# Master Tire Size?



## zott28 (May 8, 2007)

What's the biggest tire anyone's put on their Master? I got 23mm on mine now, I wouldn't mind going to 28mm but I not sure if they'll fit. I can get a finger between the tire and the closest part of the frame. 
Anyhelp.


----------



## wildboar (Nov 27, 2008)

I've never stuck wider tires on mine, but like you say there is a lot of space with 22/23's on it. I bet they would easily take a 28 considering they used to run 27 and 28 tubulars all the time on these frames in the spring classics.


----------



## zacolnago (Feb 15, 2006)

I've got 28C Gatorskins on my 88 Master.

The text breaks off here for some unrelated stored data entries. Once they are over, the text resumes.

## src/rtl/bus_endpoint_fifo.sv

```systemverilog
// Bus endpoint: TX FIFO presented to the bus arbiter (pndng/D_pop/pop) and an
// address-filtered RX FIFO for the local consumer, plus saturating error counters.
module bus_endpoint_fifo #(
   parameter int unsigned pckg_sz   = 16,
   parameter int unsigned fifo_size = 16,
   parameter logic [7:0]  id        = 8'h00,
   parameter logic [7:0]  broadcast = 8'hFF,
   localparam int unsigned aw       = $clog2(fifo_size),
   localparam int unsigned cw       = aw + 1
) (
   input  logic               clk,
   input  logic               reset,
   input  logic [pckg_sz-1:0] tx_data,
   input  logic               tx_valid,
   output logic               tx_ready,
   output logic               pndng,
   output logic [pckg_sz-1:0] D_pop,
   input  logic               pop,
   input  logic               push,
   input  logic [pckg_sz-1:0] D_push,
   output logic [pckg_sz-1:0] rx_data,
   output logic               rx_valid,
   input  logic               rx_ready,
   output logic [cw-1:0]      tx_count,
   output logic [cw-1:0]      rx_count,
   output logic [15:0]        rx_drop_cnt,
   output logic [15:0]        pop_err_cnt
);

   localparam logic [cw-1:0] depth = cw'(fifo_size);

   logic [pckg_sz-1:0] tx_mem [fifo_size];
   logic [pckg_sz-1:0] rx_mem [fifo_size];
   logic [aw-1:0]      tx_wr_ptr, tx_rd_ptr;
   logic [aw-1:0]      rx_wr_ptr, rx_rd_ptr;

   logic tx_wr, tx_rd, pop_err;
   logic hit, rx_rd, rx_wr, rx_drop;

   // Flags and heads depend only on registered state, never on this cycle's inputs.
   assign tx_ready = (tx_count < depth);
   assign pndng    = (tx_count != '0);
   assign rx_valid = (rx_count != '0);
   assign D_pop    = pndng    ? tx_mem[tx_rd_ptr] : '0;
   assign rx_data  = rx_valid ? rx_mem[rx_rd_ptr] : '0;

   assign tx_wr   = tx_valid & tx_ready;
   assign tx_rd   = pop & pndng;
   assign pop_err = pop & ~pndng;

   assign hit     = (D_push[pckg_sz-1 -: 8] == id) | (D_push[pckg_sz-1 -: 8] == broadcast);
   assign rx_rd   = rx_valid & rx_ready;
   // A same-cycle read frees a slot, so a full FIFO can still accept a push.
   assign rx_wr   = push & hit & ((rx_count < depth) | rx_rd);
   assign rx_drop = push & hit & ~(rx_count < depth) & ~rx_rd;

   // NOTE: storage has no reset; occupancy counts alone decide what is valid,
   // which keeps the arrays as plain RAM without a reset fan-out.
   always_ff @(posedge clk) begin
      if (tx_wr) tx_mem[tx_wr_ptr] <= tx_data;
      if (rx_wr) rx_mem[rx_wr_ptr] <= D_push;
   end

   // NOTE: all state below uses non-blocking assignments so every register
   // samples the pre-edge values regardless of statement order.
   always_ff @(posedge clk or posedge reset) begin
      if (reset) begin
         tx_wr_ptr   <= '0;
         tx_rd_ptr   <= '0;
         tx_count    <= '0;
         rx_wr_ptr   <= '0;
         rx_rd_ptr   <= '0;
         rx_count    <= '0;
         rx_drop_cnt <= '0;
         pop_err_cnt <= '0;
      end else begin
         if (tx_wr) tx_wr_ptr <= tx_wr_ptr + 1'b1;
         if (tx_rd) tx_rd_ptr <= tx_rd_ptr + 1'b1;
         case ({tx_wr, tx_rd})
            2'b10:   tx_count <= tx_count + 1'b1;
            2'b01:   tx_count <= tx_count - 1'b1;
            default: tx_count <= tx_count;
         endcase

         if (rx_wr) rx_wr_ptr <= rx_wr_ptr + 1'b1;
         if (rx_rd) rx_rd_ptr <= rx_rd_ptr + 1'b1;
         case ({rx_wr, rx_rd})
            2'b10:   rx_count <= rx_count + 1'b1;
            2'b01:   rx_count <= rx_count - 1'b1;
            default: rx_count <= rx_count;
         endcase

         if (pop_err && pop_err_cnt != 16'hFFFF) pop_err_cnt <= pop_err_cnt + 16'd1;
         if (rx_drop && rx_drop_cnt != 16'hFFFF) rx_drop_cnt <= rx_drop_cnt + 16'd1;
      end
   end

endmodule

```
`src/rtl/ahb_req_arbiter_pkg.sv`:
```
// Shared types and constants for the AHB request arbiter: transfer codes, FSM states,
// burst length and requester indices.
package ahb_req_arbiter_pkg;

  typedef enum logic [2:0] {
    XferNone   = 3'd0,
    XferIcache = 3'd1,
    XferDcache = 3'd2,
    XferPeriph = 3'd3
  } xfer_e;

  typedef enum logic [1:0] {
    StIdle,
    StIssue,
    StWait,
    StDone
  } state_e;

  localparam int unsigned BurstLen = 8;

  // Requester indices; also the bit positions in grant vectors.
  localparam logic [1:0] IdxI = 2'd0;
  localparam logic [1:0] IdxD = 2'd1;
  localparam logic [1:0] IdxP = 2'd2;

  function automatic xfer_e xfer_code(input logic [2:0] grant);
    xfer_e code;
    code = XferNone;
    unique case (1'b1)
      grant[0]: code = XferIcache;
      grant[1]: code = XferDcache;
      grant[2]: code = XferPeriph;
      default:  code = XferNone;
    endcase
    return code;
  endfunction

endpackage

```
`src/rtl/ahb_req_arbiter_if.sv`:
```
// Requester-side and AHB-master-side signals of the arbiter. The arbiter uses the slave
// view; the environment (requesters plus AHB master port) uses the master view.
interface ahb_req_arbiter_if;

  logic        ic_req;
  logic        dc_req;
  logic        pe_req;
  logic [31:0] ic_addr;
  logic [31:0] dc_addr;
  logic [31:0] pe_addr;
  logic        dc_write;
  logic        pe_write;
  logic [31:0] dc_wdata;
  logic [31:0] pe_wdata;
  logic        ic_ready;
  logic        dc_ready;
  logic        pe_ready;
  logic        ic_done;
  logic        dc_done;
  logic        pe_done;
  logic [31:0] rdata;
  logic        err;
  logic [31:0] m_addr;
  logic        m_write;
  logic [31:0] m_wdata;
  logic [2:0]  m_transfer;
  logic [31:0] m_rdata;
  logic        m_ready;

  modport slave (
    input  ic_req, dc_req, pe_req, ic_addr, dc_addr, pe_addr,
    input  dc_write, pe_write, dc_wdata, pe_wdata, m_rdata, m_ready,
    output ic_ready, dc_ready, pe_ready, ic_done, dc_done, pe_done,
    output rdata, err, m_addr, m_write, m_wdata, m_transfer
  );

  modport master (
    output ic_req, dc_req, pe_req, ic_addr, dc_addr, pe_addr,
    output dc_write, pe_write, dc_wdata, pe_wdata, m_rdata, m_ready,
    input  ic_ready, dc_ready, pe_ready, ic_done, dc_done, pe_done,
    input  rdata, err, m_addr, m_write, m_wdata, m_transfer
  );

endinterface

```
`src/rtl/ahb_req_arbiter_rr_arbiter3.sv`:
```
// Three-way round-robin selector: search starts at the requester after ptr (the last
// granted one) and wraps; grant is one-hot or zero when nothing requests.
module rr_arbiter3
  import ahb_req_arbiter_pkg::*;
(
  input  logic [2:0] req,
  input  logic [1:0] ptr,
  output logic [2:0] grant
);

  always_comb begin
    grant = 3'b000;
    case (ptr)
      IdxI: begin
        if      (req[1]) grant = 3'b010;
        else if (req[2]) grant = 3'b100;
        else if (req[0]) grant = 3'b001;
      end
      IdxD: begin
        if      (req[2]) grant = 3'b100;
        else if (req[0]) grant = 3'b001;
        else if (req[1]) grant = 3'b010;
      end
      default: begin
        if      (req[0]) grant = 3'b001;
        else if (req[1]) grant = 3'b010;
        else if (req[2]) grant = 3'b100;
      end
    endcase
  end

endmodule

```
`src/rtl/ahb_req_arbiter.sv`:
```
// Arbitrates I-cache, D-cache and peripheral-bridge requests onto one AHB master port,
// one transaction at a time, with a WAIT-state timeout that aborts with err.
module ahb_req_arbiter
  import ahb_req_arbiter_pkg::*;
#(
  parameter int unsigned TIMEOUT = 255
) (
  input logic              HCLK,
  input logic              HRESETn,
  ahb_req_arbiter_if.slave bus
);

  localparam logic [7:0] TmoLast   = 8'(TIMEOUT - 1);
  localparam logic [2:0] BeatLastI = 3'(BurstLen - 1);

  state_e      state_q, state_d;
  logic [2:0]  grant_q, grant_d;
  logic [1:0]  ptr_q, ptr_d;
  logic [31:0] addr_q, addr_d;
  logic [31:0] wdata_q, wdata_d;
  logic        write_q, write_d;
  logic        err_q, err_d;
  logic [2:0]  beat_q, beat_d;
  logic [7:0]  tmo_q, tmo_d;

  logic [2:0]  req_vec;
  logic [2:0]  rr_grant;
  logic [2:0]  ready_v;
  logic [2:0]  done_v;
  logic        last_beat;
  xfer_e       xfer;

  assign req_vec = {bus.pe_req, bus.dc_req, bus.ic_req};

  rr_arbiter3 u_rr (
    .req  (req_vec),
    .ptr  (ptr_q),
    .grant(rr_grant)
  );

  // Only the I-cache bursts; every other transfer is a single beat.
  assign last_beat = grant_q[0] ? (beat_q == BeatLastI) : 1'b1;

  always_comb begin
    state_d = state_q;
    grant_d = grant_q;
    ptr_d   = ptr_q;
    addr_d  = addr_q;
    wdata_d = wdata_q;
    write_d = write_q;
    err_d   = err_q;
    beat_d  = beat_q;
    tmo_d   = tmo_q;
    ready_v = 3'b000;
    done_v  = 3'b000;
    xfer    = XferNone;
    case (state_q)
      StIdle: begin
        if (|req_vec) begin
          grant_d = rr_grant;
          state_d = StIssue;
          if (rr_grant[0]) begin
            ptr_d   = IdxI;
            addr_d  = bus.ic_addr;
            write_d = 1'b0;
            wdata_d = '0;
          end else if (rr_grant[1]) begin
            ptr_d   = IdxD;
            addr_d  = bus.dc_addr;
            write_d = bus.dc_write;
            wdata_d = bus.dc_wdata;
          end else begin
            ptr_d   = IdxP;
            addr_d  = bus.pe_addr;
            write_d = bus.pe_write;
            wdata_d = bus.pe_wdata;
          end
        end
      end
      StIssue: begin
        xfer    = xfer_code(grant_q);
        beat_d  = '0;
        tmo_d   = '0;
        err_d   = 1'b0;
        state_d = StWait;
      end
      StWait: begin
        if (bus.m_ready) begin
          ready_v = grant_q;
          beat_d  = beat_q + 3'd1;
          tmo_d   = '0;
          if (last_beat) begin
            state_d = StDone;
            err_d   = 1'b0;
          end
        end else if (tmo_q == TmoLast) begin
          state_d = StDone;
          err_d   = 1'b1;
        end else begin
          tmo_d = tmo_q + 8'd1;
        end
      end
      StDone: begin
        done_v  = grant_q;
        state_d = StIdle;
      end
      default: state_d = StIdle;
    endcase
  end

  always_ff @(posedge HCLK or negedge HRESETn) begin
    if (!HRESETn) begin
      state_q <= StIdle;
      grant_q <= '0;
      ptr_q   <= IdxP;
      addr_q  <= '0;
      wdata_q <= '0;
      write_q <= 1'b0;
      err_q   <= 1'b0;
      beat_q  <= '0;
      tmo_q   <= '0;
    end else begin
      state_q <= state_d;
      grant_q <= grant_d;
      ptr_q   <= ptr_d;
      addr_q  <= addr_d;
      wdata_q <= wdata_d;
      write_q <= write_d;
      err_q   <= err_d;
      beat_q  <= beat_d;
      tmo_q   <= tmo_d;
    end
  end

  assign bus.ic_ready   = ready_v[0];
  assign bus.dc_ready   = ready_v[1];
  assign bus.pe_ready   = ready_v[2];
  assign bus.ic_done    = done_v[0];
  assign bus.dc_done    = done_v[1];
  assign bus.pe_done    = done_v[2];
  assign bus.err        = (state_q == StDone) & err_q;
  assign bus.rdata      = bus.m_rdata;
  assign bus.m_transfer = xfer;
  assign bus.m_addr     = addr_q;
  assign bus.m_write    = write_q;
  assign bus.m_wdata    = wdata_q;

endmodule
```
`src/flat_wrapper.sv`:
```
// flat-port wrapper written by rule: the top's interface ports become plain ports
module ahb_req_arbiter_flat import ahb_req_arbiter_pkg::*;
#(
  parameter int unsigned TIMEOUT = 255
)
  (HCLK, HRESETn, bus_ic_req, bus_dc_req, bus_pe_req, bus_ic_addr, bus_dc_addr, bus_pe_addr, bus_dc_write, bus_pe_write, bus_dc_wdata, bus_pe_wdata, bus_m_rdata, bus_m_ready, bus_ic_ready, bus_dc_ready, bus_pe_ready, bus_ic_done, bus_dc_done, bus_pe_done, bus_rdata, bus_err, bus_m_addr, bus_m_write, bus_m_wdata, bus_m_transfer);
  ahb_req_arbiter_if bus_i ();
  input logic HCLK;
  input logic HRESETn;
  input wire logic [$bits(bus_i.ic_req)-1:0] bus_ic_req;
  input wire logic [$bits(bus_i.dc_req)-1:0] bus_dc_req;
  input wire logic [$bits(bus_i.pe_req)-1:0] bus_pe_req;
  input wire logic [$bits(bus_i.ic_addr)-1:0] bus_ic_addr;
  input wire logic [$bits(bus_i.dc_addr)-1:0] bus_dc_addr;
  input wire logic [$bits(bus_i.pe_addr)-1:0] bus_pe_addr;
  input wire logic [$bits(bus_i.dc_write)-1:0] bus_dc_write;
  input wire logic [$bits(bus_i.pe_write)-1:0] bus_pe_write;
  input wire logic [$bits(bus_i.dc_wdata)-1:0] bus_dc_wdata;
  input wire logic [$bits(bus_i.pe_wdata)-1:0] bus_pe_wdata;
  input wire logic [$bits(bus_i.m_rdata)-1:0] bus_m_rdata;
  input wire logic [$bits(bus_i.m_ready)-1:0] bus_m_ready;
  output wire logic [$bits(bus_i.ic_ready)-1:0] bus_ic_ready;
  output wire logic [$bits(bus_i.dc_ready)-1:0] bus_dc_ready;
  output wire logic [$bits(bus_i.pe_ready)-1:0] bus_pe_ready;
  output wire logic [$bits(bus_i.ic_done)-1:0] bus_ic_done;
  output wire logic [$bits(bus_i.dc_done)-1:0] bus_dc_done;
  output wire logic [$bits(bus_i.pe_done)-1:0] bus_pe_done;
  output wire logic [$bits(bus_i.rdata)-1:0] bus_rdata;
  output wire logic [$bits(bus_i.err)-1:0] bus_err;
  output wire logic [$bits(bus_i.m_addr)-1:0] bus_m_addr;
  output wire logic [$bits(bus_i.m_write)-1:0] bus_m_write;
  output wire logic [$bits(bus_i.m_wdata)-1:0] bus_m_wdata;
  output wire logic [$bits(bus_i.m_transfer)-1:0] bus_m_transfer;
  assign bus_i.ic_req = bus_ic_req;
  assign bus_i.dc_req = bus_dc_req;
  assign bus_i.pe_req = bus_pe_req;
  assign bus_i.ic_addr = bus_ic_addr;
  assign bus_i.dc_addr = bus_dc_addr;
  assign bus_i.pe_addr = bus_pe_addr;
  assign bus_i.dc_write = bus_dc_write;
  assign bus_i.pe_write = bus_pe_write;
  assign bus_i.dc_wdata = bus_dc_wdata;
  assign bus_i.pe_wdata = bus_pe_wdata;
  assign bus_i.m_rdata = bus_m_rdata;
  assign bus_i.m_ready = bus_m_ready;
  assign bus_ic_ready = bus_i.ic_ready;
  assign bus_dc_ready = bus_i.dc_ready;
  assign bus_pe_ready = bus_i.pe_ready;
  assign bus_ic_done = bus_i.ic_done;
  assign bus_dc_done = bus_i.dc_done;
  assign bus_pe_done = bus_i.pe_done;
  assign bus_rdata = bus_i.rdata;
  assign bus_err = bus_i.err;
  assign bus_m_addr = bus_i.m_addr;
  assign bus_m_write = bus_i.m_write;
  assign bus_m_wdata = bus_i.m_wdata;
  assign bus_m_transfer = bus_i.m_transfer;
  ahb_req_arbiter #(.TIMEOUT(TIMEOUT)) u_core (.HCLK(HCLK), .HRESETn(HRESETn), .bus(bus_i));
endmodule
```
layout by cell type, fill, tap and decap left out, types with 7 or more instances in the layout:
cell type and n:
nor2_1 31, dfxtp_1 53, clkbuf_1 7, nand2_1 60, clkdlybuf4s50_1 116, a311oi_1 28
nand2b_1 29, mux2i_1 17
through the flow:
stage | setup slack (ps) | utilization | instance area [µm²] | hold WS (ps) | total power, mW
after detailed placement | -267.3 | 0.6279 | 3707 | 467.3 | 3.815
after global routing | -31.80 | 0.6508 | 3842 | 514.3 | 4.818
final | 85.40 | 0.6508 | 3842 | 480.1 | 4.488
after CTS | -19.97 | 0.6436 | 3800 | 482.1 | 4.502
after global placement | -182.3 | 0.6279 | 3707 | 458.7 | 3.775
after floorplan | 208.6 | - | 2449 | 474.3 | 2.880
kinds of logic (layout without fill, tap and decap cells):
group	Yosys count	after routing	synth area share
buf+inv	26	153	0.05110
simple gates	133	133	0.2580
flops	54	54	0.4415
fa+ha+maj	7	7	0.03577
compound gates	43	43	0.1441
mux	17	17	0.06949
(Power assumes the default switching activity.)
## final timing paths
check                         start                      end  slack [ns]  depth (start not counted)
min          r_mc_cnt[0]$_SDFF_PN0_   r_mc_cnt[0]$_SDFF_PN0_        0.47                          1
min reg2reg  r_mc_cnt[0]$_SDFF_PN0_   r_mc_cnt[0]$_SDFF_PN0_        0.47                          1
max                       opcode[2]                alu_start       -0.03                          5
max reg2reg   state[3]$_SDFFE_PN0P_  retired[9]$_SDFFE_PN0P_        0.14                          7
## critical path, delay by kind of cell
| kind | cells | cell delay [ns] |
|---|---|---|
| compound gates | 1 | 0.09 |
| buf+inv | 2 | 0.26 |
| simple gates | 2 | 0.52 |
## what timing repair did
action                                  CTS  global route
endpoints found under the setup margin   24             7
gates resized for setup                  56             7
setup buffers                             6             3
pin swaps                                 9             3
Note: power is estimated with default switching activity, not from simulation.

Still a bit of space to go wider I reckon.


----------



## Eyorerox (Feb 19, 2008)

I have 25 Gatorskins on my 2009 MXL not tried 28


----------



## wildboar (Nov 27, 2008)

Check out the pics in this thread, he's running Challenge Parigi-Roubaix 28 wide:

http://forums.roadbikereview.com/showthread.php?t=182556&highlight=parigi


----------



## zott28 (May 8, 2007)

wildboar said:


> Check out the pics in this thread, he's running Challenge Parigi-Roubaix 28 wide:
> 
> http://forums.roadbikereview.com/showthread.php?t=182556&highlight=parigi


That seems tighter than I'd like. I wonder if I'd get a little more clearance since my frame is a 61cm.


----------



## wildboar (Nov 27, 2008)

I also see that he has his dropout screws cranked all the way in. Any problem with backing them out a ways to give more clearance on the tires at the seatstay?


----------